O, calm contented days, and peaceful nights! 1050
Who, when such good can be obtained, would strive
To reconcile his manhood to a couch
Soft, as may seem, but, under that disguise,
Stuffed with the thorny substance of the past
For fixed annoyance; and full oft beset
With floating dreams, black and disconsolate,
The vapoury phantoms of futurity?
Within the soul a faculty abides,
That with interpositions, which would hide
And darken, so can deal that they become 1060
Contingencies of pomp; and serve to exalt
Her native brightness. As the ample moon,
In the deep stillness of a summer even
Rising behind a thick and lofty grove,
Burns, like an unconsuming fire of light,
In the green trees; and, kindling on all sides
Their leafy umbrage, turns the dusky veil
Into a substance glorious as her own,
Yea, with her own incorporated, by power
Capacious and serene. Like power abides 1070
In man’s celestial spirit; virtue thus
Sets forth and magnifies herself; thus feeds
A calm, a beautiful, and silent fire,
From the encumbrances of mortal life,
From error, disappointment—nay, from guilt;
And sometimes, so relenting justice wills,
From palpable oppressions of despair.”
The Solitary by these words was touched
With manifest emotion, and exclaimed;
“But how begin? and whence?—’The Mind is free— 1080
Resolve,’ the haughty Moralist would say,
‘This single act is all that we demand.’
Alas! such wisdom bids a creature fly
Whose very sorrow is, that time hath shorn
His natural wings!—To friendship let him turn
For succour, but perhaps he sits alone
On stormy waters, tossed in a little boat
That holds but him, and can contain no more!

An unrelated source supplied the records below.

File: src/rtl/tsas_ram.sv
// Generic single-write, single-read RAM with registered read data.
// No dependencies.
`default_nettype none
module tsas_ram #(
    parameter int W = 32,
    parameter int D = 128,
    localparam int AW = (D > 1) ? $clog2(D) : 1
) (
    input  wire logic          i_clk,
    input  wire logic          i_we,
    input  wire logic [AW-1:0] i_waddr,
    input  wire logic [W-1:0]  i_wdata,
    input  wire logic [AW-1:0] i_raddr,
    output logic [W-1:0]       o_rdata
);
    logic [W-1:0] r_mem [D];

    always_ff @(posedge i_clk) begin
        if (i_we) begin
            r_mem[i_waddr] <= i_wdata;
        end
        o_rdata <= r_mem[i_raddr];
    end
endmodule
`default_nettype wire

File: config.mk
export PLATFORM = sky130hd
export DESIGN_NAME = tsas_ram
export DESIGN_NICKNAME = d
export VERILOG_FILES = /design/src/rtl/tsas_ram.sv
export SDC_FILE = /design/constraint.sdc
export NUM_CORES = 2
export LEC_CHECK = 0
export ABC_AREA = 1
export BUFFER_PORTS_ARGS = -buffer_cell sky130_fd_sc_hd__buf_2
export CORE_AREA = 5 5 692 969
export DETAILED_ROUTE_END_ITERATION = 10
export DIE_AREA = 0 0 697 974
export GPL_TIMING_DRIVEN = 0
export PLACE_DENSITY = 0.38
export SLEW_MARGIN = 5
export SYNTH_ARGS = -nofsm -noshare
export SYNTH_HDL_FRONTEND = slang
export SYNTH_SLANG_ARGS = --single-unit
File: constraint.sdc
create_clock -name i_clk -period 3.9 [get_ports i_clk]
set_input_delay 0.195 -clock i_clk [delete_from_list [all_inputs] [get_ports i_clk]]
set_output_delay 0.195 -clock i_clk [all_outputs]
set_load 0.02 [all_outputs]
==> impl_metrics.py <==
metrics = {
    "layout": {
        "final_net_count": 14221,
        "n_fill_cell": 67183,
        "multi_input_area_um2": 37280,
        "fin_cells": 23312,
        "utilization_pct": 29.70,
        "layout_commonest_cell": "nand2_1",
        "regArea_um2": 123600,
        "areaGrowthSynthToFinish_pct": 19.30,
        "drive_gt1_share_pct": 11.91,
        "layout_common_cells": "4,151 x nand2_1, 4,096 x edfxtp_1, 4,035 x nand3_1",
    },
    "power": {
        "power.density_nw_per_um2": 494.9,
        "seqPwrFrac_pct": 50.4,
        "totalPowerFinal_w": 0.09720,
        "netSwitchingFraction_pct": 25.48,
        "ir_drop_v": 0.0004748,
        "combPwrFrac_pct": 7.9,
        "clkPwrFrac_pct": 41.6,
        "leakagePower_nw": 67.11,
        "p_sw_w": 0.02476,
        "p_int_w": 0.07244,
    },
    "setup_path": {
        "crit_arrival_ns": 4.92,
        "crit_top_cell": "nand3_1",
        "reg2regPathDepth": 8,
        "path_cells": "buf_4 -> buf_2 -> buf_2 -> buf_2 -> nand3_1 -> nand3_1 -> nand3_1 -> nand3_1 -> nand3_1 -> nand3_1 -> nand2_1",
        "cp_num_cells": 11,
        "crit_required_ns": 4.61,
        "end_kind": "flop",
        "max_stage_delay_ns": 0.80,
        "cpMaxStageDelayCell": "buf_2",
        "setup.worst_path.class": "input port to flop",
        "crit_family": "simple AND/OR/NAND/NOR gates",
        "cp_num_buf_inv": 4,
        "cp_max_fo": 10,
        "start_kind": "input port",
    },
    "outcome": {
        "status": "finished with violations",
        "failed_checks": "setup timing",
    },
    "detailed_routing": {
        "drt_iter0_drc": 11747,
        "routed_wl_um": 763100,
        "vias_per_cell": 4.821,
        "drc": 0,
        "wl_per_cell_um": 32.73,
        "firstDrtPassIters": 6,
        "via_count": 112381,
        "antenna_left": 0,
    },
    "clock_network": {
        "clk_pin_slew_ns": 0.06,
        "cts_tree": "done",
        "cts_buffer_depth": 4,
        "cts-root-buf": "clkbuf_16",
        "clkSinkCount": 4128,
        "cts_htree_levels": 5,
        "numCtsBuffers": 434,
        "clkLatencyLatePin_ns": 1.02,
    },
    "global_route": {
        "grt_use_total_pct": 21.66,
        "grt_overflow": 0,
        "grt_max_degree": 102,
        "antenna_found_initial": 79,
        "grt_pass1_wl_um": 1005000,
        "grt_pass1_vias": 107711,
    },
    "floorplan": {
        "dieArea_um2": 678900,
        "ios": 80,
        "die_x_um": 697,
        "core_area_um2": 661300,
        "dieHeight_um": 974,
        "row_count": 354,
        "initial_utilization_pct": 24.90,
    },
    "timing": {
        "finalCritPeriodShare_pct": 107.9,
        "slew_viol_final": 0,
        "period_needed_ns": 4.209,
        "max_slew_margin_pct": 0.8094,
        "tightest_slew_ns": 1.488,
        "hold_viol_final": 0,
        "setup_viol": 14,
        "holdWs_ns": 0.1611,
        "finClkSkew_ns": 0.08453,
        "rsz0062_at_grt": "false",
        "fin_ws_ns": -0.3088,
        "max_freq_ghz": 0.2376,
    },
    "place": {
        "io_buffers": 74,
        "gp_congestion": 0.9257,
        "hpwlAfterDp_um": 563800,
        "place_ws_ns": -1.224,
        "dp_cells": 22423,
    },
    "logic_synthesis": {
        "netlist_instances": 13389,
        "synth_top_family_by_area": "simple AND/OR/NAND/NOR gates",
        "yosysWarnings": 0,
        "synthSimpleGateAreaFrac_pct": 22.06,
        "netlist_area_um2": 164600,
        "yosysUniqueCellTypes": 15,
        "ys_ff_latch": 4128,
        "synth-xor-area-share_pct": 0,
        "synth_nets": 13437,
        "yosysSeqAreaShare_pct": 75.10,
        "synth.mux.area_fraction_pct": 0,
        "synthAdderAreaFrac_pct": 0,
        "avgSynthCellArea_um2": 12.30,
        "synth_compound_area_share_pct": 0,
    },
    "flow_run": {
        "cap_violations": 0,
    },
    "min_path": {
        "hold_depth": 3,
        "hp-class": "input port to flop",
    },
}
==> state kept, by name (all words and copies together), names as in the netlist <==
| signal | count |
|---|---|
| r_mem | 4096 |
| o_rdata | 32 |
==> src/rtl/tsas_div.sv <==
// Unsigned restoring divider, one quotient bit per cycle.
// No dependencies.
`default_nettype none
module tsas_div #(
    parameter int NW  = 32,
    parameter int DVW = 11
) (
    input  wire logic           i_clk,
    input  wire logic           i_rst_n,
    input  wire logic           i_start,
    input  wire logic [NW-1:0]  i_dividend,
    input  wire logic [DVW-1:0] i_divisor,
    output logic                o_done,
    output logic [NW-1:0]       o_quot,
    output logic [DVW-1:0]      o_rem
);
    localparam int CW = $clog2(NW + 1);

    logic [NW-1:0]  r_dd;
    logic [DVW-1:0] r_rem;
    logic [DVW-1:0] r_dv;
    logic [CW-1:0]  r_cnt;
    logic           r_done;
    logic [DVW:0]   rem_sh;
    logic           ge;
    logic [DVW:0]   rem_sub;

    assign rem_sh  = {r_rem, r_dd[NW-1]};
    assign ge      = rem_sh >= {1'b0, r_dv};
    assign rem_sub = rem_sh - {1'b0, r_dv};

    always_ff @(posedge i_clk) begin
        if (!i_rst_n) begin
            r_cnt  <= '0;
            r_done <= 1'b0;
        end else if (i_start) begin
            r_cnt  <= CW'(NW);
            r_done <= 1'b0;
        end else if (r_cnt != '0) begin
            r_cnt  <= r_cnt - 1'b1;
            r_done <= (r_cnt == CW'(1));
        end else begin
            r_done <= 1'b0;
        end
    end

    always_ff @(posedge i_clk) begin
        if (i_start) begin
            r_dd  <= i_dividend;
            r_dv  <= i_divisor;
            r_rem <= '0;
        end else if (r_cnt != '0) begin
            r_dd  <= {r_dd[NW-2:0], ge};
            r_rem <= ge ? rem_sub[DVW-1:0] : rem_sh[DVW-1:0];
        end
    end

    assign o_done = r_done;
    assign o_quot = r_dd;
    assign o_rem  = r_rem;
endmodule
`default_nettype wire

==> config.mk <==
export PLATFORM = sky130hd
export DESIGN_NAME = tsas_div
export DESIGN_NICKNAME = d
export VERILOG_FILES = /design/src/rtl/tsas_div.sv
export SDC_FILE = /design/constraint.sdc
export NUM_CORES = 1
export LEC_CHECK = 0
export ABC_AREA = 1
export ABC_CLOCK_PERIOD_IN_PS = 2009
export BUFFER_PORTS_ARGS = -buffer_cell sky130_fd_sc_hd__buf_2
export CAP_MARGIN = 30
export CORE_MARGIN = 2
export CORE_UTILIZATION = 53
export DETAILED_ROUTE_END_ITERATION = 10
export MAX_ROUTING_LAYER = met4
export PLACE_DENSITY = 0.8
export SLEW_MARGIN = 10
export SYNTH_ARGS = -nofsm -noshare
export SYNTH_HDL_FRONTEND = slang
export SYNTH_SLANG_ARGS = --single-unit
==> constraint.sdc <==
create_clock -name i_clk -period 2.01 [get_ports i_clk]
set_input_delay 0.402 -clock i_clk [delete_from_list [all_inputs] [get_ports i_clk]]
set_output_delay 0.402 -clock i_clk [all_outputs]
set_load 0.05 [all_outputs]
==> results.md, run 1 <==
* Tot GR Track Use at about a quarter
* Number of global-route vias before repair at between 2k and 3k
* GR Overflow Total at 0
* Final Max Slew Viols at 0
* Initial antenna violation count at 0
* Total wire length at about 7.7 mm
* Vias per inst at approximately 5.1
* Clock slew at reported path FFs at approximately 80 ps
* Met3 routed WL at between 500 and 600 um
* Worst Setup Start Kind: flop
* Residual DRC at 0
* Synth cell types at 31
* Setup Total Neg Slack at 0 ps
* Die Y at approximately 83 um
* # setup viols final at 0
* TritonCTS clock tree: yes
* F_max at between 0.5 and 0.6 GHz
* Power density over the cells at ~1500 nW/um2
* Via count at ~3k
* CP Class: reg -> reg
* Layout fillers at about 500
* Clock Skew at 13.5 ps
* Initial Util at roughly 56%
* DR WL met2 at roughly 3.6 mm
* Syn_nets at 464
* Post-detail-place hpwl at 5.51 mm
* Fraction of layout cells with a size suffix above 1 at between 20 and 30%
* Leak at ~2.2 nW
* Unrepaired setup endpoints after global routing: false
* Root Buffer: clkbuf_8
* Largest fanout on the critical path at 12
* # clock sinks at 61
* Placed instance count at 561
* Post-synthesis sequential area ratio at around 50%
* Hold_buf cts at 0
* Synth Instances at just over 400
* Inserted Diodes at 0
* Final Cycle Share at between 90% and 100%
* Commonest non-fill, non-tap cell in the layout: nand2_1
* Area grow syn2layout at 23.3%
* VDD IR max at between 0.8 and 0.9 mV
* Starting DRC count in detailed routing at 174
* Routability cong. at slightly below 1
* H-tree depth at 3
* Maxcap violations at 0
* Die W at between 80 and 90 um
* Post-route ant nets at 0
* Nets@finish at between 500 and 600
* Metal-1 WL at 3.39 mm
* DRT Pass-1 Iters at 4
* Clk buf depth at 2
* Setup Buffers After CTS at 0
* Final min period at 1880 ps
* Setup crit end kind: flop
* Largest net degree at the start of global routing at 43
* Layout Cells excl Fill at just under 600
* Flops & latches, synth at between 60 and 70
* Core Area at 5990 um2
* Die area at 6940 um2
* Average wire per standard cell at 13.4 um
* IO Port Bufs at 89
* Number of CTS-inserted buffers at 9
* Worst slew pin tran at around 460 ps
* Slew margin rel. at a little over two thirds
* Num rows at 28
* Worst Path Required at about 2100 ps
* Mean Syn Cell Area at between 8 and 9 um2
* Top Metal Used: met4
* Commonest non-fill, non-tap cells in the layout: 164 x nand2_1, 89 x buf_2, 47 x inv_1, 43 x edfxtp_1, 25 x nand3_1
* Crit path DAT at between 1500 and 2000 ps
* Clock Latency Late Sink at ~340 ps
* Post-CTS resize count at 0
* First-pass GRT wire length at roughly 13 mm
* Post-Synthesis Cell Area at ~3300 um2
* Number of synthesis warnings at 0
* Status: completed
* Hold Fails Final Rpt at 0
* HP Class: in -> reg
* I/O pins at 90
[stage by stage]
stage | utilization, % | setup WS (ps) | hold slack, ps | cell area (um2) | power (mW)
2_1_floorplan | - | -51.0 | 462 | 3360 | 4.45
3_3_place_gp | 64.7 | 207 | 471 | 3880 | 5.03
3_5_place_dp | 64.7 | 146 | 481 | 3880 | 5.08
4_1_cts | 68.6 | 132 | 218 | 4110 | 6.37
5_1_grt | 68.6 | 33.9 | 215 | 4110 | 6.70
6_report | 68.6 | 125 | 232 | 4110 | 6.36
[registers in the layout (all words and copies together) (netlist names)]
signal / count
r_cnt: 6
o_rem: 11
o_done: 1
r_dv: 11
o_quot: 32
[routing by layer]
layer | up-vias | track usage (%)
met5 | - | -
met4 | 0 | 9.69
met3 | 11 | 5.47
met2 | 104 | 36.4
met1 | 1343 | 29.4
li1 | 1481 | -
[area by class of cell]
type | count | area, um2 | area share, %
clock buffers | 11 | 174 | 4.23
clock inverters | 5 | 61.3 | 1.49
inverters | 51 | 191 | 4.66
multi-input cells | 278 | 1430 | 34.8
flip-flops and latches | 61 | 1650 | 40.2
well taps | 75 | 93.8 | 2.28
repair buffers | 96 | 510 | 12.4
[cell families (layout without fill, tap and decap cells)]
group           Yosys count  after routing  synth area share [%]
xor+xnor                  6              6                  1.58
flops                    61             61                  49.5
simple gates            248            248                  33.2
buf+inv                  64            163                  8.25
fa+ha+maj                15             15                  5.85
compound gates            9              9                  1.61
[worst max-delay path: stages, from the launching register on]
cell and delay [ps]:
edfxtp_1 380, inv_1 90, ha_2 190, fa_2 220, inv_2 40, nand3_2 50, nand3_2 120, nand2_2 120
nand4_4 230, nand2_1 140, nand2_1 50
[where the power goes]
group,internal [mW],switching (mW),total [mW]
Clock,0.730,0.540,1.27
Combinational,0.799,2.23,3.03
Sequential,1.81,0.243,2.06
Total,3.34,3.01,6.36
[Yosys cell counts (all sizes together)]
master    n  area, um2
a211oi    1       7.51
a21oi     6       33.8
and2      1       8.76
buf       7       61.3
clkbuf    6       22.5
clkinv    1       3.75
dfxtp    18        360
edfxtp   43       1290
fa        1       20.0
ha       14        175
inv      50        188
nand2   176        691
nand3    34        200
nand4    15        109
nor2     20       87.6
nor3      1       5.00
o21ai     1       5.00
o21bai    1       7.51
or2       1       6.26
xnor2     4       35.0
xor2      2       17.5
[worst paths after layout]
kind,start,to,slack (ps),depth (start not counted)
worst min-delay path,i_divisor[1],r_dv[1],230,1
worst max-delay path,o_quot[31],o_quot[0],130,10
worst min register to register,o_rem[9],o_rem[9],490,2
worst max register to register,o_quot[31],o_quot[0],130,10
No activity file was read; power rests on OpenSTA's default activity.
==> run 2: changes to the inputs <==
ABC_AREA = unset   (was 1)
CORE_UTILIZATION = 52   (was 53)
==> run 2 against run 1 <==
Sequential power about the same. Synthesized cell count shrank 36%. Maximum frequency decreased by 9.8%. Non-clock buffer count grew 28. Critical endpoint is now o_rem[10]. Clock skew fell by 3.1 ps. Utilization rose by 3.4 points. Cell count down 20%. Clock power is 13% lower. Via count fell by 14%. Largest cell class unchanged. The flow now finishes with violations (setup timing). Combinational power increased by 39%. Critical path type unchanged.
==> results.md, run 2 <==
* I/O pins at 90 (unchanged)
* Hold Fails Final Rpt at 0 (unchanged)
* M2 GR Usage at 39.0% (+2.6 points)
* Post-route ant nets at 0 (unchanged)
* Synth cell types at 53 (+71%)
* Core Area at 5890 um2 (-1.8%)
* Hold_buf cts at 0 (unchanged)
* Final setup margin at -79.9 ps (-205 ps)
* Final Cycle Share at 104% (+10 points)
* Routability cong. at 0.820 (-15%)
* GR Overflow Total at 0 (unchanged)
* First-pass GRT wire length at 11.5 mm (-8.2%)
* Die W at 81.7 um (-1.9%)
* Setup crit end kind: flop
* Commonest non-fill, non-tap cell in the layout: buf_2
* Via count at 2541 (-14%)
* Crit path DAT at 2360 ps (+380 ps)
* Vias per inst at 5.50 (+8.0%)
* Leak at 1.88 nW (-13%)
* Net Sw Power at 3.49 mW (+16%)
* Power density over the cells at 1740 nW/um2 (+13%)
* Clock slew at reported path FFs at 70 ps (about the same)
* Maxcap violations at 0 (unchanged)
* Tot GR Track Use at 24.1% (+0.72 points)
* F_max at 0.478 GHz (-9.8%)
* Worst Setup Start Kind: flop
* Fraction of layout cells with a size suffix above 1 at 52.2% (+24 points)
* Cell breakdown of the critical path: inv_2 -> ha_4 -> fa_2 -> nor2b_2 -> o21ai_1 -> nand4b_1 -> buf_4 -> a21oi_4 -> buf_6 -> a21oi_1 -> a211oi_2
* # setup viols final at 11 (+11)
* Commonest non-fill, non-tap cells in the layout: 89 x buf_2, 43 x edfxtp_1, 31 x mux2_2, 31 x buf_4, 25 x nor2_1
* Worst Path Required at 2280 ps (+170 ps)
* Critical path's slowest cell: edfxtp_1
* Crit path capture: o_rem[10]
* Starting DRC count in detailed routing at 168 (-3.4%)
* HP Class: in -> reg
* Failing checks: setup timing
* Unrepaired setup endpoints after global routing: true
* Flops & latches, synth at 61 (unchanged)
* EDFF count, synth at 43 (unchanged)
* WHS at 225 ps (-7.15 ps)
* Num rows at 28 (unchanged)
* R2R Setup Slk at -80 ps (-210 ps)
* Number of synthesis warnings at 0 (unchanged)
* Reg2reg path depth at 11 (+1)
* Clock Skew at 10.4 ps (-3.13 ps)
* Largest net degree at the start of global routing at 34 (-21%)
* Power share of the clock group at 14.9% (-5.1 points)
* Logic pwr share at 56.9% (+9.3 points)
* Mean Syn Cell Area at 12.2 um2 (+47%)
* Seq pwr share at 28.2% (-4.2 points)
* Total wire length at 7.63 mm (-1.2%)
* Final Max Slew Viols at 0 (unchanged)
* Synth top area cells: edfxtp_1 41%, dfxtp_1 11%, mux2_2 11%
* VDD IR max at 0.929 mV (+6.5%)
* Commonest cells in the netlist: 43 x edfxtp_1, 32 x mux2_2, 25 x nor2_1
* Root Buffer: clkbuf_8
* Grt met3 use at 4.84% (-0.63 points)
* H-tree depth at 3 (unchanged)
* Layout Cells excl Fill at 462 (-20%)
* Post-Synthesis Cell Area at 3140 um2 (-5.8%)
* Residual DRC at 0 (unchanged)
* Die area at 6680 um2 (-3.8%)
* Max FFs per register at 32 (unchanged)
* TritonCTS clock tree: yes
* Critical path origin: o_quot[31]
* Post-synthesis sequential area ratio at 52.6% (+3.1 points)
* Initial Util at 53.4% (-2.3 points)
* Inserted Diodes at 0 (unchanged)
* Setup Total Neg Slack at -548 ps (-548 ps)
* Number of global-route vias before repair at 2435 (-12%)
* Post-detail-place hpwl at 5.30 mm (-3.7%)
* DRT Pass-1 Iters at 4 (unchanged)
* Crit path buf inv count at 3 (+1)
* Pint at 3.90 mW (+17%)
* Largest fanout on the critical path at 8 (-4)
* CP Class: reg -> reg
* Syn_nets at 319 (-31%)
* Most common cell in the netlist: edfxtp_1
* Synth Instances at 258 (-36%)
* Worst path top cell family by delay: compound AO/OA/AOI/OAI gates
* Synth top area share at 41.1% (+2.4 points)
* Number of CTS-inserted buffers at 9 (unchanged)
* Final min period at 2090 ps (+205 ps)
* Die Y at 81.7 um (-1.9%)
* Crit Reg-Reg Startpoint: o_quot[31]
* Nets@finish at 443 (-21%)
* # clock sinks at 61 (unchanged)
* Slew margin rel. at 62.7% (-6.8 points)
* Clk buf depth at 2 (unchanged)
* Clock Latency Late Sink at 350 ps (about the same)
* Sw frac at 47.2% (-0.20 points)
* Worst slew pin tran at 559 ps (+100 ps)
* Synth async-reset ratio at 0% (unchanged)
* CP peak stage delay at 410 ps (+30 ps)
* Busiest layer in global routing: met2
* Average wire per standard cell at 16.5 um (+23%)
* R2r endpoint: o_rem[10]
* GR Layer Usage met1 at 28.9% (-0.50 points)
* IO Port Bufs at 89 (unchanged)
* Placed instance count at 443 (-21%)
* Area grow syn2layout at 35.0%
* Main flop type after synthesis: edfxtp_1
* Initial antenna violation count at 0 (unchanged)
* CP Depth at 11 (+1)
* Status: complete, but fails checks
* Yosys top cell by area: edfxtp_1
==> run 2: cell count changes after synthesis, sizes merged, moves of 5 or more <==
cell / delta
a211oi: +7
inv: -35
mux2: +33
mux2i: +5
nand2: -164
nand3: -31
nand4: -14
nor2: +5
o21ai: +10
==> run 2: logic make-up (layout without fill, tap and decap cells) <==
kind of cell	count (synthesis)	count (layout)	synth area share, %
adder cells (fa/ha/maj)	15	15	6.21
XOR/XNOR	9	9	2.51
buffers and inverters	27	156	3.74
AO/OA/AOI/OAI	45	45	10.6
AND/OR/NAND/NOR	63	63	10.9
flip-flops	61	61	52.6
multiplexers	38	38	13.5
==> run 2: area by class of cell <==
class | instances | area, um2
inverter | 16 | 60.1
timing repair buffer | 124 | 741
fill | 416 | 1640
clock buffer | 9 | 124
multi-input combinational | 170 | 1500
clock inverter | 7 | 75.1
tap | 75 | 93.8
sequential | 61 | 1650
==> run 2: per-layer routing <==
layer	vias up	share of wire, %
li1	1212	-
met1	1238	41
met2	74	52
met3	17	4.3
met4	0	2.4
met5	-	0
==> run 2: power groups by stage <==
stage	logic (mW)	clock network [mW]	registers, mW
CTS	4.02	1.13	2.08
detailed placement	3.84	0	2.10
global placement	3.76	0	2.08
global route	4.47	1.18	2.14
finish	4.20	1.10	2.08
floorplan	1.59	0	3.32
==> run 2: what timing repair did <==
item                                    4_1_cts  5_1_grt
pin swaps                                    11        8
setup buffers                                 2        1
resized for setup                            13       12
endpoints found under the setup margin       12       21
==> run 2: worst min path at each step <==
stage | start | endpoint | slack [ps] | cells after the start
after global placement | r_cnt[4] | r_cnt[4] | 520 | 2
after global routing | i_divisor[4] | r_dv[4] | 210 | 1
after CTS | i_divisor[3] | r_dv[3] | 210 | 1
final | i_divisor[3] | r_dv[3] | 220 | 1
after detailed placement | o_rem[2] | o_rem[3] | 530 | 2
after floorplan | r_cnt[1] | r_cnt[1] | 500 | 2
==> run 2: through the flow <==
step | cell area (um2) | util (%) | worst slack, ps | power [mW]
finish | 4240 | 72.1 | -79.9 | 7.39
global route | 4240 | 72.1 | -193 | 7.78
CTS | 4180 | 71.0 | -75.7 | 7.23
detailed placement | 3900 | 66.2 | -162 | 5.94
global placement | 3900 | 66.2 | -89.3 | 5.84
floorplan | 3150 | - | -350 | 4.91
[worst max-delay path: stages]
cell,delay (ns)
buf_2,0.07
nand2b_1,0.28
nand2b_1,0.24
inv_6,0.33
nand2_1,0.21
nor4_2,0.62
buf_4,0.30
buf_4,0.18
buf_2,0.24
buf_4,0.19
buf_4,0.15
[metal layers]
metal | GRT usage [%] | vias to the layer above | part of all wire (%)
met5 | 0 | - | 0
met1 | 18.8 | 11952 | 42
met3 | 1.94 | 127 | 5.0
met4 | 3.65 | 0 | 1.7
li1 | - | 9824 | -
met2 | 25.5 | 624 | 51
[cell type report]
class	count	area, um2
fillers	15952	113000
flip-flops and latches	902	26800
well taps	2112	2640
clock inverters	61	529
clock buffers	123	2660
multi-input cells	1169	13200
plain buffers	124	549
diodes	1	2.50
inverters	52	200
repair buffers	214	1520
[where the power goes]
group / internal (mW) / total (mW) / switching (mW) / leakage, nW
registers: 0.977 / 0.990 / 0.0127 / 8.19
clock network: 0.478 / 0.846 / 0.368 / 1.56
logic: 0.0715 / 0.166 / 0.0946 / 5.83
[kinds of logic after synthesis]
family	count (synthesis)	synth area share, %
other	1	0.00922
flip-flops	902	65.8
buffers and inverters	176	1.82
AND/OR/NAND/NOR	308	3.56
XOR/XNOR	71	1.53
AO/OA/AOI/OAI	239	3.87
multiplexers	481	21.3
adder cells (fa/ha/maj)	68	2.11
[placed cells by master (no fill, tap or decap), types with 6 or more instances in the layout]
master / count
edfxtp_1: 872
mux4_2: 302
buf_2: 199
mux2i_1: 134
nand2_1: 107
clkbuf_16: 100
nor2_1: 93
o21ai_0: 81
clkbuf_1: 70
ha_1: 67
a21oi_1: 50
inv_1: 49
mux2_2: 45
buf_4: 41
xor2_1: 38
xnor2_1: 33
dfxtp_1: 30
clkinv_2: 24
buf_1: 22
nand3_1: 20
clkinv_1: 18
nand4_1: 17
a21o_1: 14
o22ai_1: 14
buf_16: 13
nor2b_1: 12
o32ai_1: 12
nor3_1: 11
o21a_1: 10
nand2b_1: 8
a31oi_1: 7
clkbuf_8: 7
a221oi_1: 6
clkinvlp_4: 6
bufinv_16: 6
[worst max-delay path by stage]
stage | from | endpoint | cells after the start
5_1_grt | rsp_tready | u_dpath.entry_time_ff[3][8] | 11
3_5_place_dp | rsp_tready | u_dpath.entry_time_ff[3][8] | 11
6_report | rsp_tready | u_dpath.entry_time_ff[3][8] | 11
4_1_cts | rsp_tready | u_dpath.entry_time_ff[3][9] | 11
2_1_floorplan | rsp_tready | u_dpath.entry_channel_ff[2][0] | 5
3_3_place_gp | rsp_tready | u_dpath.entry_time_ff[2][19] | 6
[src/rtl/core/cnvp_out_buf.sv]
module cnvp_out_buf (
    input  logic                    aclk,
    input  logic                    aresetn,
    input  logic                    load,
    input  cnvp_pkg::result_t       load_data,
    output logic                    free,
    output logic                    m_valid,
    input  logic                    m_ready,
    output logic [1:0]              m_status,
    output logic [cnvp_pkg::OFS_W-1:0] m_name_end,
    output logic [cnvp_pkg::OFS_W-1:0] m_value_start,
    output logic [cnvp_pkg::OFS_W-1:0] m_value_end
);
    import cnvp_pkg::*;

    logic    valid_reg;
    result_t data_reg;

    // Slot can take a new result when empty or draining this cycle.
    assign free = !valid_reg || m_ready;

    always_ff @(posedge aclk) begin
        if (!aresetn) begin
            valid_reg <= 1'b0;
        end else if (free) begin
            valid_reg <= load;
        end
    end

    always_ff @(posedge aclk) begin
        if (free && load) begin
            data_reg <= load_data;
        end
    end

    assign m_valid       = valid_reg;
    assign m_status      = data_reg.status;
    assign m_name_end    = data_reg.name_end;
    assign m_value_start = data_reg.value_start;
    assign m_value_end   = data_reg.value_end;

endmodule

Religion tells of amity sublime
Which no condition can preclude; of One 1090
Who sees all suffering, comprehends all wants,
All weakness fathoms, can supply all needs:
But is that bounty absolute?—His gifts,
Are they not, still, in some degree, rewards
For acts of service? Can his love extend
To hearts that own not him? Will showers of grace,
When in the sky no promise may be seen,
Fall to refresh a parched and withered land?
Or shall the groaning Spirit cast her load
At the Redeemer’s feet?”
In rueful tone, 1100
With some impatience in his mien, he spake:
Back to my mind rushed all that had been urged
To calm the Sufferer when his story closed;
I looked for counsel as unbending now;
But a discriminating sympathy
Stooped to this apt reply:—
“As men from men
Do, in the constitution of their souls,
Differ, by mystery not to be explained;
And as we fall by various ways, and sink
One deeper than another, self-condemned, 1110
Through manifold degrees of guilt and shame;
So manifold and various are the ways
Of restoration, fashioned to the steps
Of all infirmity, and tending all
To the same point, attainable by all—
Peace in ourselves, and union with our God.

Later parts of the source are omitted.